In one class I took focusing on the feet and legs, Davis told us – repeatedly – to stay in a 5 per cent zone of range and effort. This, it turned out, was impossible. It’s like my muscles were laughing at me. Attempting to do less is a hard, humbling act.

“When I say, ‘Now slowly tilt your legs to the right,’ what comes out of people is definitely not my idea of slow,” Davis says later. “We have to recalibrate pacing, timing because for this work in particular it’s the sensory details that we’re interested in. Once you slow down and start paying attention to yourself in a different way, that’s really where change can happen.”

Davis, who teaches at Movement Research (her next classes are in February) and has an online programme, talks you through the physical instructions, which in turn develops a skill: you listen both to a voice and to your body. While executing small, detailed movements, she invites the release of the eyes, the jaw, the forehead – sites of parasitic effort, where parts of the body don’t need to work.
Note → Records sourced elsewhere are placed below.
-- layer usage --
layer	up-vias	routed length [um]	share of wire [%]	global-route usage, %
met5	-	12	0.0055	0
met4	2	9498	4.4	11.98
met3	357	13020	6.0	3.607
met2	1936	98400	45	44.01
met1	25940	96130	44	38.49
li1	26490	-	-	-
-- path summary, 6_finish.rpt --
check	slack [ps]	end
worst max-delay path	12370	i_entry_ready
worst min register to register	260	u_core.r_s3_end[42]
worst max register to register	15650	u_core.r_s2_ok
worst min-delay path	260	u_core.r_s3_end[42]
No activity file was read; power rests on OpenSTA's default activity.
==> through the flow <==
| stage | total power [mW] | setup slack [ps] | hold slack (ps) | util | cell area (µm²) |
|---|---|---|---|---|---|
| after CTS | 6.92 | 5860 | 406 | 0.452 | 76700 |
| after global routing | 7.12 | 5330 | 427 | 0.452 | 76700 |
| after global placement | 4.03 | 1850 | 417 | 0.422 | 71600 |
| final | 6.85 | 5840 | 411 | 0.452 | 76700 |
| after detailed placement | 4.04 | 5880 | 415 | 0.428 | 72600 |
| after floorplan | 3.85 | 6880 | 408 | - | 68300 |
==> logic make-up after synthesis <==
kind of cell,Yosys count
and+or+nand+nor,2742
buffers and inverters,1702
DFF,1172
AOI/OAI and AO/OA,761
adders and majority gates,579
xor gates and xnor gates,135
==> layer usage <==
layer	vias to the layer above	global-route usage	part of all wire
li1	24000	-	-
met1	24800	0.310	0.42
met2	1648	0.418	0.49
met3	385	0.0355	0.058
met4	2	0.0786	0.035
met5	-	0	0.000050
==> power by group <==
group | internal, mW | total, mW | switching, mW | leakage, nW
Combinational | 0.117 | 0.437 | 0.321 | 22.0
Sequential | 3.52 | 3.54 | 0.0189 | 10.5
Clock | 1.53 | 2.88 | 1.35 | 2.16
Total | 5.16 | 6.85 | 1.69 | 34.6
It’s a way to quiet ourselves so the sensory details of our experience become clearer. It’s like relearning yourself from the inside out, and the breakthroughs are otherworldly.
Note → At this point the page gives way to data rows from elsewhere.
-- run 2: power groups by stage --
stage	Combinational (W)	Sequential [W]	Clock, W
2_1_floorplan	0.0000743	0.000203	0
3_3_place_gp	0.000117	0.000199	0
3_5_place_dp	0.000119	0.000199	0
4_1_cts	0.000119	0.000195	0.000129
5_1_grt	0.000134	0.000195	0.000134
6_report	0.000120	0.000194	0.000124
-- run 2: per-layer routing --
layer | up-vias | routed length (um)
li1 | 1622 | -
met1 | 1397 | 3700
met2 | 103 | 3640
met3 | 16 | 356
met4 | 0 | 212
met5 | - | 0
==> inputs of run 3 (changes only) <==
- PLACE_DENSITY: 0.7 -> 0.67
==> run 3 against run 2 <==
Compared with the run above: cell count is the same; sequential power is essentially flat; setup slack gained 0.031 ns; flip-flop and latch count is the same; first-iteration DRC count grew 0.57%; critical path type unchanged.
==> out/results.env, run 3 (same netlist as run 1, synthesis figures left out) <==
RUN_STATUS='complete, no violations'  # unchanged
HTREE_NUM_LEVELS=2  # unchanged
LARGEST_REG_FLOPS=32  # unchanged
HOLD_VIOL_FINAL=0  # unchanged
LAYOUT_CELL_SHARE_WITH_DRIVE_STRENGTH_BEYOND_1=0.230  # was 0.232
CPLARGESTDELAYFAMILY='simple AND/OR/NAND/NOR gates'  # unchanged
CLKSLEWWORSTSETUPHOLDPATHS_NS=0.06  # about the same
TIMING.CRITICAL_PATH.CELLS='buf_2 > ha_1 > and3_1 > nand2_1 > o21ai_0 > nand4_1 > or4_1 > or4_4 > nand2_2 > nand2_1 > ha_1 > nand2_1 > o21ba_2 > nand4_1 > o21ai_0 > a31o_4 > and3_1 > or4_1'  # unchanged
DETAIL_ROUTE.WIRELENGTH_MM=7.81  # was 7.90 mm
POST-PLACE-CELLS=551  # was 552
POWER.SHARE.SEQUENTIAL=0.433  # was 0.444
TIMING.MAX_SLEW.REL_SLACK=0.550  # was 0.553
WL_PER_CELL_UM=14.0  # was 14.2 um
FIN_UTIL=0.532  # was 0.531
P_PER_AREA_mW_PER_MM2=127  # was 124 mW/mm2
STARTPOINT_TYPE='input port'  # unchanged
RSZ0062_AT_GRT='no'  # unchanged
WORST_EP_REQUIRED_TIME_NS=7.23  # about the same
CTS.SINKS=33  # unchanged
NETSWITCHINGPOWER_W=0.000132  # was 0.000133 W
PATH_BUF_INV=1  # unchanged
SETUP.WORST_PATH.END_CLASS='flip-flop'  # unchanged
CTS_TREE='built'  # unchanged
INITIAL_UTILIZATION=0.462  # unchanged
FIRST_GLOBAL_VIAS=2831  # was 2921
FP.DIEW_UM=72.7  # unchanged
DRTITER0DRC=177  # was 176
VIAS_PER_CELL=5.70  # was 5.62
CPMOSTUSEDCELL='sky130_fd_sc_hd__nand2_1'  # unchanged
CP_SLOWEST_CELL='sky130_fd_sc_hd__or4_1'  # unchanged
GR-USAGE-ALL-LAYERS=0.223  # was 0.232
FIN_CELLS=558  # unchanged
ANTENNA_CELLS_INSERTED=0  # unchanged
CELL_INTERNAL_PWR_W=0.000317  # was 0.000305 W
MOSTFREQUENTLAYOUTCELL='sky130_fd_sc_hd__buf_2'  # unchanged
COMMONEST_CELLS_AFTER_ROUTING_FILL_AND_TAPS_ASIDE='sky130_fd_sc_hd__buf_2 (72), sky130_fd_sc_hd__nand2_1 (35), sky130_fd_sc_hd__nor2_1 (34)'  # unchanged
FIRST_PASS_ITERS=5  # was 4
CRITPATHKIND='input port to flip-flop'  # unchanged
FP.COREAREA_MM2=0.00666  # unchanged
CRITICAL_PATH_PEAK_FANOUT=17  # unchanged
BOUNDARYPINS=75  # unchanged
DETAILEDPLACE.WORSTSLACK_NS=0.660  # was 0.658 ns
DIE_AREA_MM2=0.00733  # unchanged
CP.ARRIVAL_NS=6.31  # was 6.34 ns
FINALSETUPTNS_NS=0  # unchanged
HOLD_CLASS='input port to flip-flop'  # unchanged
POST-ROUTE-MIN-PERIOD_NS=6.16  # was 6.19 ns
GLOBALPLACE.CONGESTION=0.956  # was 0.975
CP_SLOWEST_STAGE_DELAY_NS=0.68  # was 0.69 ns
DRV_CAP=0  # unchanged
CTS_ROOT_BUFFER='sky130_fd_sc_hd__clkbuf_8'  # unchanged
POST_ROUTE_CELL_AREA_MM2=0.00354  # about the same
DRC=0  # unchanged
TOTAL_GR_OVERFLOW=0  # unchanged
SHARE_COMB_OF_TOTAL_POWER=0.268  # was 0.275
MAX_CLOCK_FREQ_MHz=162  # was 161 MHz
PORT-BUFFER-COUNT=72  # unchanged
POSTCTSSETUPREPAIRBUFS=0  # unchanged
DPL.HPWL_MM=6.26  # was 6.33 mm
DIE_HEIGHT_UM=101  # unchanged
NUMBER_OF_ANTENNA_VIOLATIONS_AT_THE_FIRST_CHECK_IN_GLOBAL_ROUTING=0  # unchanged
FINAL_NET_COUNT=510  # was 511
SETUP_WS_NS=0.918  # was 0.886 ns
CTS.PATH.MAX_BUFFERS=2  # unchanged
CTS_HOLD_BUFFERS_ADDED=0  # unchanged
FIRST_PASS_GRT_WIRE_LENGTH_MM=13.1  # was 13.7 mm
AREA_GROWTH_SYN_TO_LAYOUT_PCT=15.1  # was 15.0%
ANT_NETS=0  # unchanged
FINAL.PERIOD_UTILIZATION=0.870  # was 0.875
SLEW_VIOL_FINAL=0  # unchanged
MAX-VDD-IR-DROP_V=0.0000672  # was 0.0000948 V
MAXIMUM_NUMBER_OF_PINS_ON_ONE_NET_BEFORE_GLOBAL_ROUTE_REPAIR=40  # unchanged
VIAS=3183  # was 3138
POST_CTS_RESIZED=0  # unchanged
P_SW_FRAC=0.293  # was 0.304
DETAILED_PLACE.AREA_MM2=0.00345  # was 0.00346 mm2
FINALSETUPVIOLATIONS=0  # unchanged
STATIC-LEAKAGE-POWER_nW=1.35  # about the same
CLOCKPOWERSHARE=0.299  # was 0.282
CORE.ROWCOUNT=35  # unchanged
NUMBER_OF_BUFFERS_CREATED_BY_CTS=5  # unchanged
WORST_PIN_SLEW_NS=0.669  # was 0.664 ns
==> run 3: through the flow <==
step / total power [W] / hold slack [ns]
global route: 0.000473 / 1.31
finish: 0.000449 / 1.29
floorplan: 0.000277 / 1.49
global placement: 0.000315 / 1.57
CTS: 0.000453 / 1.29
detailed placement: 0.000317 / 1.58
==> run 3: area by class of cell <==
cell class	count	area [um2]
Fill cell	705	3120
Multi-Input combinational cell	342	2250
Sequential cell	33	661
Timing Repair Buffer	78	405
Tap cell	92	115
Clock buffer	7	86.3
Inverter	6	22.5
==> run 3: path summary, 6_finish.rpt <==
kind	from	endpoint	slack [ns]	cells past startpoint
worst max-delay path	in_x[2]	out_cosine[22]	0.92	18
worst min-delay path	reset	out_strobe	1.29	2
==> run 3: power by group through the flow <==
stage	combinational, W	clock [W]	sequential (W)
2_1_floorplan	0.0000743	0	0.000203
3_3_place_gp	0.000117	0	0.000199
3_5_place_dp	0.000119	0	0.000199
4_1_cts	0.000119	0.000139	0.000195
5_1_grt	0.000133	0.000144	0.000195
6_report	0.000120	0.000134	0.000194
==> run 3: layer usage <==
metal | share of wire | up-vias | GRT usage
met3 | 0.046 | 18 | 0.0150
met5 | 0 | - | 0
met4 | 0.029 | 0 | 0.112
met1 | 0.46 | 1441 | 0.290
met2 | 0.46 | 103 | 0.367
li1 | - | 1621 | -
“When your weight is not collapsing onto your spine, onto your skeleton – when you’re not falling onto yourself, when you figure out how to use your feet so that your weight is coming up and through, that feels so good,” Davis says. “You’re lighter. It takes less work to move.”

Which is our breath, which is our blood flow, which is our craniosacral rhythm, which is the cerebrospinal fluid around the nervous system

But it also takes work to remain still. Early in the pandemic, I found yin yoga, a practice focusing on passive poses, and Kassandra Reinhardt, who has been teaching on YouTube since 2014. She can ease the memory of any miserable day, and so can yin, which isn’t about stretching muscles but relaxing into them in order to release ligaments, joints, bones and fascia. Poses are held for at least two minutes and usually longer.

Some of them feel good; others feel like death.

“We’re slowly breaking down physical tension that we might have been carrying for years,” she says. “Maybe you just have it from the run that you did earlier that day, but maybe this is decades worth of tightness and tension that you’re now consciously releasing.”

It’s a process: you find your pose – and your edge within it – and breathe while remaining still. If all goes well, you melt lower and deeper; when class is over, it’s as if you’ve shed a layer of skin.

Embracing stillness-oriented practices is important to Marie Janicek, a dancer turned personal trainer who hosts a podcast, “This Thing Called Movement,” that explores how movement impacts our lives. “It allows us to flesh out the true depth and subtlety and dimensionality that’s inherent in the movements we do day to day,” she says. “And then we have a greater ability to appreciate all the threads of what’s happening in our bodies, in our minds, in our sense of self. Not just when we’re actually moving, but then outside of that as well.”

As Eddy points out, even when we are seemingly still, there are physiological rhythms that occur in our bodies.

“Which is our breath, which is our blood flow, which is our craniosacral rhythm, which is the cerebrospinal fluid around the nervous system,” she says.

For her, it’s an orchestra.

“Sometimes it’s very, very quiet and sometimes one particular instrument is very dominant,” she says. “But no part disappears.”

You can access that dimension and richness in her classes, too. In a recent BodyMind Dancing session, we were swinging and swaying in whatever way we chose. She says, “Let the weight move into lightness.”

It was the sensation of moving heavy water – thick yet unbound – and suddenly being swept to shore by a wave. In my apartment. After class ended, Eddy asked if anyone wanted to share their experience. One woman, effusive and out of breath, popped onto my screen and said she had been working up until the time class started but was determined to take it anyway. She went to a park. But she didn’t want to lie on the ground to perform the exercises.

“I found a tree!” she says.

Movement can do all sorts of things. On this night it brought the world a little closer together.

“Thanks,” Eddy says, “for bringing the tree to us.”